Activity >>
Search the material below for the string "output" and copy each line where it appears.

Records supplied >>
----------------

**src/rtl/nbit_sixtyfour_way_demux_reg.sv**
```systemverilog
// nbit_sixtyfour_way_demux_reg: 64-slot register bank written through a 1:64 demux, with a fill/hold handshake.
// Define DEMUX64_AUTOINC_EN to enable the auto-incrementing internal write pointer.
module nbit_sixtyfour_way_demux_reg #(
    parameter int N = 1
) (
    input  logic            clk,
    input  logic            rst,
    input  logic [N-1:0]    D,
    input  logic [5:0]      S,
    input  logic            auto,
    input  logic            in_valid,
    output logic            in_ready,
    input  logic            release_i,
    output logic [64*N-1:0] F,
    output logic [63:0]     vmask,
    output logic            full,
    output logic [5:0]      wr_ptr
);
    typedef enum logic {FILL = 1'b0, HOLD = 1'b1} state_e;

    state_e             state_q, state_d;
    logic [63:0][N-1:0] slot_q, slot_d;
    logic [63:0]        vmask_q, vmask_d;
    logic [5:0]         ptr_q, ptr_d;
    logic [5:0]         idx;
    logic               accept;

`ifdef DEMUX64_AUTOINC_EN
    assign idx = auto ? ptr_q : S;
`else
    logic unused_auto;
    assign unused_auto = auto;
    assign idx         = S;
`endif

    assign accept = in_valid && (state_q == FILL) && !release_i;

    // release beats a same-cycle write; slot data survives a release.
    always_comb begin
        state_d = state_q;
        slot_d  = slot_q;
        vmask_d = vmask_q;
        ptr_d   = ptr_q;
        if (release_i) begin
            vmask_d = '0;
            ptr_d   = '0;
            state_d = FILL;
        end else if (accept) begin
            slot_d[idx]  = D;
            vmask_d[idx] = 1'b1;
`ifdef DEMUX64_AUTOINC_EN
            if (auto) ptr_d = ptr_q + 6'd1;
`endif
            if (&vmask_d) state_d = HOLD;
        end
    end

    always_ff @(posedge clk) begin
        if (rst) begin
            state_q <= FILL;
            slot_q  <= '0;
            vmask_q <= '0;
            ptr_q   <= '0;
        end else begin
            state_q <= state_d;
            slot_q  <= slot_d;
            vmask_q <= vmask_d;
            ptr_q   <= ptr_d;
        end
    end

    assign F        = slot_q;
    assign vmask    = vmask_q;
    assign full     = (state_q == HOLD);
    assign in_ready = (state_q == FILL);
    assign wr_ptr   = ptr_q;
endmodule

```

----------------

Response to this task >>
    output logic            in_ready,
    output logic [64*N-1:0] F,
    output logic [63:0]     vmask,
    output logic            full,
    output logic [5:0]      wr_ptr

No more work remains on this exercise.